**WORK TO COMPLETE**:
Only lines that contain the word "fastInputAPulse" are to be returned from the data below.

-- Opening Marker --

`config.mk`:
```
export PLATFORM = sky130hd
export DESIGN_NAME = timer_overflow_interrupt_unit
export DESIGN_NICKNAME = d
export VERILOG_FILES = /design/src/rtl/irq_unit_pkg.sv /design/src/rtl/timer_overflow_interrupt_unit.sv
export SDC_FILE = /design/constraint.sdc
export NUM_CORES = 1
export LEC_CHECK = 0
export ABC_AREA = 1
export BUFFER_PORTS_ARGS = -buffer_cell sky130_fd_sc_hd__buf_2
export CAP_MARGIN = 20
export CORE_ASPECT_RATIO = 2
export CORE_MARGIN = 4
export CORE_UTILIZATION = 50
export DETAILED_ROUTE_END_ITERATION = 8
export GPL_TIMING_DRIVEN = 0
export HOLD_SLACK_MARGIN = 0.12
export PLACE_DENSITY = 0.81
export SLEW_MARGIN = 30
export SYNTH_ARGS = -nofsm -noshare
export SYNTH_HDL_FRONTEND = slang
export SYNTH_SLANG_ARGS = --single-unit
```
`constraint.sdc`:
```
create_clock -name I_CLK -period 3.95 [get_ports I_CLK]
set_input_delay 0.1975 -clock I_CLK [delete_from_list [all_inputs] [get_ports I_CLK]]
set_output_delay 0.1975 -clock I_CLK [all_outputs]
set_load 0.05 [all_outputs]
```
**src/core/itfd_pkg.sv**
```systemverilog
// Constants and types shared by the input terminal function decoder
package itfd_pkg;
	// ==========================================================
	// Terminal counts and widths
	localparam int NUM_TERM = 6;
	localparam int FUNC_W = 7;
	localparam int IDX_FAST_A = 4;
	localparam int IDX_FAST_B = 5;
	// ==========================================================
	// Register byte offsets
	localparam logic [11:0] OFF_FAST_TYPE = 12'h000;
	localparam logic [11:0] OFF_FUNC_BASE = 12'h004;
	localparam logic [11:0] OFF_CONTROL = 12'h01c;
	localparam logic [11:0] OFF_STATUS = 12'h020;
	localparam logic [11:0] OFF_LEVELS = 12'h024;
	// ==========================================================
	// Reset values
	localparam logic [7:0] RST_FAST_TYPE = 8'h00;
	localparam logic [6:0] RST_FUNC_TERM1 = 7'h01;
	localparam logic [6:0] RST_FUNC_OTHER = 7'h00;
	localparam logic [7:0] RST_CONTROL = 8'h00;
	// ==========================================================
	// Field positions
	localparam int FT_A_BIT = 0;
	localparam int FT_B_BIT = 4;
	localparam int CTL_STOPPED = 0;
	localparam int CTL_DIGPOS = 1;
	localparam int CTL_SERVO_EN = 2;
	localparam int CTL_TENSION = 3;
	localparam int CTL_FIRE = 4;
	// ==========================================================
	// Function codes
	localparam logic [6:0] FN_NONE = 7'h00;
	localparam logic [6:0] FN_FWD_RUN = 7'h01;
	localparam logic [6:0] FN_PULSE_DIS = 7'h34;
	localparam logic [6:0] FN_CLR_DEV = 7'h35;
	localparam logic [6:0] FN_GAIN_SW = 7'h36;
	localparam logic [6:0] FN_CYCLIC = 7'h37;
	localparam logic [6:0] FN_ESTOP = 7'h38;
	localparam logic [6:0] FN_OVERTEMP = 7'h39;
	localparam logic [6:0] FN_OPEN_LOOP = 7'h3b;
	localparam logic [6:0] FN_CLOSED_LOOP = 7'h3c;
	localparam logic [6:0] FN_PID_POL = 7'h3d;
	localparam logic [6:0] FN_SERVO = 7'h3f;
	localparam logic [6:0] FN_FWD_LIM = 7'h40;
	localparam logic [6:0] FN_REV_LIM = 7'h41;
	localparam logic [6:0] FN_POS_CLR = 7'h42;
	localparam logic [6:0] FN_PULSE_UP = 7'h43;
	localparam logic [6:0] FN_SUPERIMP = 7'h44;
	localparam logic [6:0] FN_PULSE_DN = 7'h45;
	localparam logic [6:0] FN_GEAR2 = 7'h46;
	localparam logic [6:0] FN_MASTER = 7'h47;
	localparam logic [6:0] FN_SLAVE = 7'h48;
	localparam logic [6:0] FN_DIA_RST = 7'h49;
	localparam logic [6:0] FN_WIND_SW = 7'h4a;
	localparam logic [6:0] FN_PREDRIVE = 7'h4b;
	localparam logic [6:0] FN_DIA_INH = 7'h4c;
	localparam logic [6:0] FN_ALARM_CLR = 7'h4d;
	localparam logic [6:0] FN_BRAKE = 7'h4e;
	localparam logic [6:0] FN_FEED_INT = 7'h4f;
	localparam logic [6:0] FN_DIA_SEL0 = 7'h50;
	localparam logic [6:0] FN_DIA_SEL1 = 7'h51;
	localparam logic [6:0] FN_FIRE = 7'h52;
	localparam logic [6:0] FN_TPID2 = 7'h53;
	// ==========================================================
	// Control mode and master/slave role
	typedef enum logic [1:0] {
		ITFD_MODE_OPEN = 2'b00,
		ITFD_MODE_CLOSED = 2'b01
	} itfd_mode_t;
	typedef enum logic [1:0] {
		ITFD_ROLE_NONE = 2'b00,
		ITFD_ROLE_MASTER = 2'b01,
		ITFD_ROLE_SLAVE = 2'b10
	} itfd_role_t;
endpackage

```
**src/core/itfd_decoder.sv**
```systemverilog
// Input terminal function decoder with APB register slave
`timescale 1ns/10ps
`default_nettype none

// Functional notes
// - Code 52 asserted ignores pulse reference input
// - Code 53 clears position loop deviation
// - Code 54 selects alternate position gains
// - Code 55 cyclic positioning only in digital positioning
// - Code 56 starts emergency deceleration stop
// - Code 57 is overtemperature fault, stops motor
// - Codes 59/60 switch control mode when stopped
// - Code 61 inverts PID polarity with setting
// - Code 63 enters zero servo when enabled
// - Codes 64/65 forward and reverse max limits
// - Code 66 zeroes position counter
// - Codes 67/69 trim pulses only with 68
// - Code 70 selects second gear numerator
// - Codes 71/72 select role only when stopped
// - Codes 73-79 act only with tension control
// - Codes 80/81 pick initial roll diameter
// - Code 82 raises fire signal in fire mode
// - Code 83 selects second tension PID group
// - Ones digit types fast input A
// - Tens digit types fast input B
// - Per-terminal function select, terminal one forward
module itfd_decoder (
	input wire logic mclk,
	input wire logic reset_n,
	input wire logic psel,
	input wire logic penable,
	input wire logic pwrite,
	input wire logic [11:0] paddr,
	input wire logic [31:0] pwdata,
	output logic [31:0] prdata,
	output logic pready,
	output logic pslverr,
	input wire logic [itfd_pkg::NUM_TERM-1:0] terminalIn,
	input wire logic driveStopped,
	output logic fastInputAPulse,
	output logic fastInputBPulse,
	output logic [itfd_pkg::NUM_TERM-1:0] forwardRotationCmd,
	output logic pulseInhibit,
	output logic clearPosDeviation,
	output logic altPosGain,
	output logic cyclicPosEnable,
	output logic emergencyStop,
	output logic motorOverTempFault,
	output logic [1:0] controlMode,
	output logic pidPolarityInvert,
	output logic zeroServo,
	output logic forwardMaxLimit,
	output logic reverseMaxLimit,
	output logic positionCountClear,
	output logic pulseTrimUp,
	output logic pulseTrimDown,
	output logic secondGearNumerator,
	output logic [1:0] syncRole,
	output logic [6:0] tensionCmd,
	output logic [1:0] initialDiameterSel,
	output logic fireModeSignal,
	output logic tensionPidGroup2
);
	import itfd_pkg::*;

	// ==========================================================
	// Reset release
	logic rstMeta_ff;
	logic rstSync_ff;
	always_ff @(posedge mclk or negedge reset_n) begin
		if (!reset_n) begin
			rstMeta_ff <= 1'b0;
			rstSync_ff <= 1'b0;
		end else begin
			rstMeta_ff <= 1'b1;
			rstSync_ff <= rstMeta_ff;
		end
	end
	wire rstN = rstSync_ff;

	// ==========================================================
	// Registers
	logic [7:0] fastType_ff;
	logic [6:0] funcSel_ff [NUM_TERM];
	logic [7:0] control_ff;
	logic apbWrite;
	logic [NUM_TERM-1:0] level_ff;
	assign apbWrite = psel && penable && pwrite;

	always_ff @(posedge mclk or negedge rstN) begin
		if (!rstN) begin
			fastType_ff <= RST_FAST_TYPE;
			control_ff <= RST_CONTROL;
		end else if (apbWrite) begin
			// Only 0 or 1 per digit is legal, so keep one bit per nibble
			if (paddr == OFF_FAST_TYPE) begin
				fastType_ff <= {3'h0, pwdata[FT_B_BIT], 3'h0, pwdata[FT_A_BIT]};
			end
			if (paddr == OFF_CONTROL) begin
				control_ff <= {3'h0, pwdata[4:0]};
			end
		end
	end

	genvar gi;
	generate
		for (gi = 0; gi < NUM_TERM; gi++) begin : gTerm
			always_ff @(posedge mclk or negedge rstN) begin
				if (!rstN) begin
					funcSel_ff[gi] <= (gi == 0) ? RST_FUNC_TERM1 : RST_FUNC_OTHER;
				end else if (apbWrite && paddr == OFF_FUNC_BASE + 12'(4 * gi)) begin
					funcSel_ff[gi] <= pwdata[6:0];
				end
			end
		end
	endgenerate

	// ==========================================================
	// APB read path, zero-wait answer
	logic [31:0] nxt_prdata;
	logic addrHit;
	always_comb begin
		nxt_prdata = 32'h0;
		addrHit = 1'b0;
		if (paddr == OFF_FAST_TYPE) begin
			nxt_prdata = {24'h0, fastType_ff};
			addrHit = 1'b1;
		end
		if (paddr == OFF_CONTROL) begin
			nxt_prdata = {24'h0, control_ff};
			addrHit = 1'b1;
		end
		if (paddr == OFF_STATUS) begin
			nxt_prdata = {26'h0, syncRole, controlMode, 2'b0};
			addrHit = 1'b1;
		end
		if (paddr == OFF_LEVELS) begin
			nxt_prdata = {26'h0, level_ff};
			addrHit = 1'b1;
		end
		for (int i = 0; i < NUM_TERM; i++) begin
			if (paddr == OFF_FUNC_BASE + 12'(4 * i)) begin
				nxt_prdata = {25'h0, funcSel_ff[i]};
				addrHit = 1'b1;
			end
		end
	end

	// Answer is registered: pready rises the cycle after setup
	always_ff @(posedge mclk or negedge rstN) begin
		if (!rstN) begin
			pready <= 1'b0;
			pslverr <= 1'b0;
			prdata <= 32'h0;
		end else begin
			pready <= psel && !penable;
			pslverr <= psel && !penable && !addrHit;
			prdata <= (psel && !penable && !pwrite) ? nxt_prdata : 32'h0;
		end
	end

	// ==========================================================
	// Terminal sampling and decode
	always_ff @(posedge mclk or negedge rstN) begin
		if (!rstN) begin
			level_ff <= '0;
		end else begin
			level_ff <= terminalIn;
		end
	end

	// Fast input in pulse mode carries no function
	logic [NUM_TERM-1:0] usable;
	always_comb begin
		usable = '1;
		usable[IDX_FAST_A] = fastType_ff[FT_A_BIT];
		usable[IDX_FAST_B] = fastType_ff[FT_B_BIT];
	end

	// One hit bit per function code; reserved codes set a bit that no output reads
	logic [127:0] hit;
	always_comb begin
		hit = '0;
		for (int i = 0; i < NUM_TERM; i++) begin
			if (level_ff[i] && usable[i]) begin
				hit[funcSel_ff[i]] = 1'b1;
			end
		end
	end

	wire tension = control_ff[CTL_TENSION];
	wire superOn = hit[FN_SUPERIMP];

	// ==========================================================
	// Command outputs, one flop process per command
	// Fast inputs come up as pulse inputs until software types them
	always_ff @(posedge mclk or negedge rstN) begin
		if (!rstN) begin
			fastInputAPulse <= 1'b1;
		end else begin
			fastInputAPulse <= !fastType_ff[FT_A_BIT];
		end
	end

	always_ff @(posedge mclk or negedge rstN) begin
		if (!rstN) begin
			fastInputBPulse <= 1'b1;
		end else begin
			fastInputBPulse <= !fastType_ff[FT_B_BIT];
		end
	end

	always_ff @(posedge mclk or negedge rstN) begin
		if (!rstN) begin
			forwardRotationCmd <= '0;
		end else begin
			for (int i = 0; i < NUM_TERM; i++) begin
				forwardRotationCmd[i] <= level_ff[i] && usable[i]
					&& funcSel_ff[i] == FN_FWD_RUN;
			end
		end
	end

	always_ff @(posedge mclk or negedge rstN) begin
		if (!rstN) begin
			pulseInhibit <= 1'b0;
		end else begin
			pulseInhibit <= hit[FN_PULSE_DIS];
		end
	end

	always_ff @(posedge mclk or negedge rstN) begin
		if (!rstN) begin
			clearPosDeviation <= 1'b0;
		end else begin
			clearPosDeviation <= hit[FN_CLR_DEV];
		end
	end

	always_ff @(posedge mclk or negedge rstN) begin
		if (!rstN) begin
			altPosGain <= 1'b0;
		end else begin
			altPosGain <= hit[FN_GAIN_SW];
		end
	end

	always_ff @(posedge mclk or negedge rstN) begin
		if (!rstN) begin
			cyclicPosEnable <= 1'b0;
		end else begin
			cyclicPosEnable <= hit[FN_CYCLIC] && control_ff[CTL_DIGPOS];
		end
	end

	always_ff @(posedge mclk or negedge rstN) begin
		if (!rstN) begin
			emergencyStop <= 1'b0;
		end else begin
			emergencyStop <= hit[FN_ESTOP];
		end
	end

	always_ff @(posedge mclk or negedge rstN) begin
		if (!rstN) begin
			motorOverTempFault <= 1'b0;
		end else begin
			motorOverTempFault <= hit[FN_OVERTEMP];
		end
	end

	always_ff @(posedge mclk or negedge rstN) begin
		if (!rstN) begin
			pidPolarityInvert <= 1'b0;
		end else begin
			pidPolarityInvert <= hit[FN_PID_POL];
		end
	end

	always_ff @(posedge mclk or negedge rstN) begin
		if (!rstN) begin
			zeroServo <= 1'b0;
		end else begin
			zeroServo <= hit[FN_SERVO] && control_ff[CTL_SERVO_EN];
		end
	end

	always_ff @(posedge mclk or negedge rstN) begin
		if (!rstN) begin
			forwardMaxLimit <= 1'b0;
		end else begin
			forwardMaxLimit <= hit[FN_FWD_LIM];
		end
	end

	always_ff @(posedge mclk or negedge rstN) begin
		if (!rstN) begin
			reverseMaxLimit <= 1'b0;
		end else begin
			reverseMaxLimit <= hit[FN_REV_LIM];
		end
	end

	always_ff @(posedge mclk or negedge rstN) begin
		if (!rstN) begin
			positionCountClear <= 1'b0;
		end else begin
			positionCountClear <= hit[FN_POS_CLR];
		end
	end

	always_ff @(posedge mclk or negedge rstN) begin
		if (!rstN) begin
			pulseTrimUp <= 1'b0;
		end else begin
			pulseTrimUp <= hit[FN_PULSE_UP] && superOn;
		end
	end

	always_ff @(posedge mclk or negedge rstN) begin
		if (!rstN) begin
			pulseTrimDown <= 1'b0;
		end else begin
			pulseTrimDown <= hit[FN_PULSE_DN] && superOn;
		end
	end

	always_ff @(posedge mclk or negedge rstN) begin
		if (!rstN) begin
			secondGearNumerator <= 1'b0;
		end else begin
			secondGearNumerator <= hit[FN_GEAR2];
		end
	end

	// Whole tension group drops at once when tension control is off
	always_ff @(posedge mclk or negedge rstN) begin
		if (!rstN) begin
			tensionCmd <= '0;
		end else begin
			tensionCmd <= tension ? hit[FN_FEED_INT:FN_DIA_RST] : 7'h00;
		end
	end

	always_ff @(posedge mclk or negedge rstN) begin
		if (!rstN) begin
			initialDiameterSel <= '0;
		end else begin
			initialDiameterSel <= tension ? {hit[FN_DIA_SEL1], hit[FN_DIA_SEL0]} : 2'b00;
		end
	end

	always_ff @(posedge mclk or negedge rstN) begin
		if (!rstN) begin
			fireModeSignal <= 1'b0;
		end else begin
			fireModeSignal <= hit[FN_FIRE] && control_ff[CTL_FIRE];
		end
	end

	always_ff @(posedge mclk or negedge rstN) begin
		if (!rstN) begin
			tensionPidGroup2 <= 1'b0;
		end else begin
			tensionPidGroup2 <= tension && hit[FN_TPID2];
		end
	end

	// ==========================================================
	// Mode and role latch; only changed while stopped
	always_ff @(posedge mclk or negedge rstN) begin
		if (!rstN) begin
			controlMode <= ITFD_MODE_OPEN;
			syncRole <= ITFD_ROLE_NONE;
		end else if (driveStopped && control_ff[CTL_STOPPED] == 1'b0) begin
			// Open loop wins if both are asserted
			if (hit[FN_OPEN_LOOP]) begin
				controlMode <= ITFD_MODE_OPEN;
			end else if (hit[FN_CLOSED_LOOP]) begin
				controlMode <= ITFD_MODE_CLOSED;
			end
			if (hit[FN_MASTER]) begin
				syncRole <= ITFD_ROLE_MASTER;
			end else if (hit[FN_SLAVE]) begin
				syncRole <= ITFD_ROLE_SLAVE;
			end
		end
	end
endmodule

`default_nettype wire

```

-- Closing Marker --

**EXERCISE RESPONSE**:
	output logic fastInputAPulse,
			fastInputAPulse <= 1'b1;
			fastInputAPulse <= !fastType_ff[FT_A_BIT];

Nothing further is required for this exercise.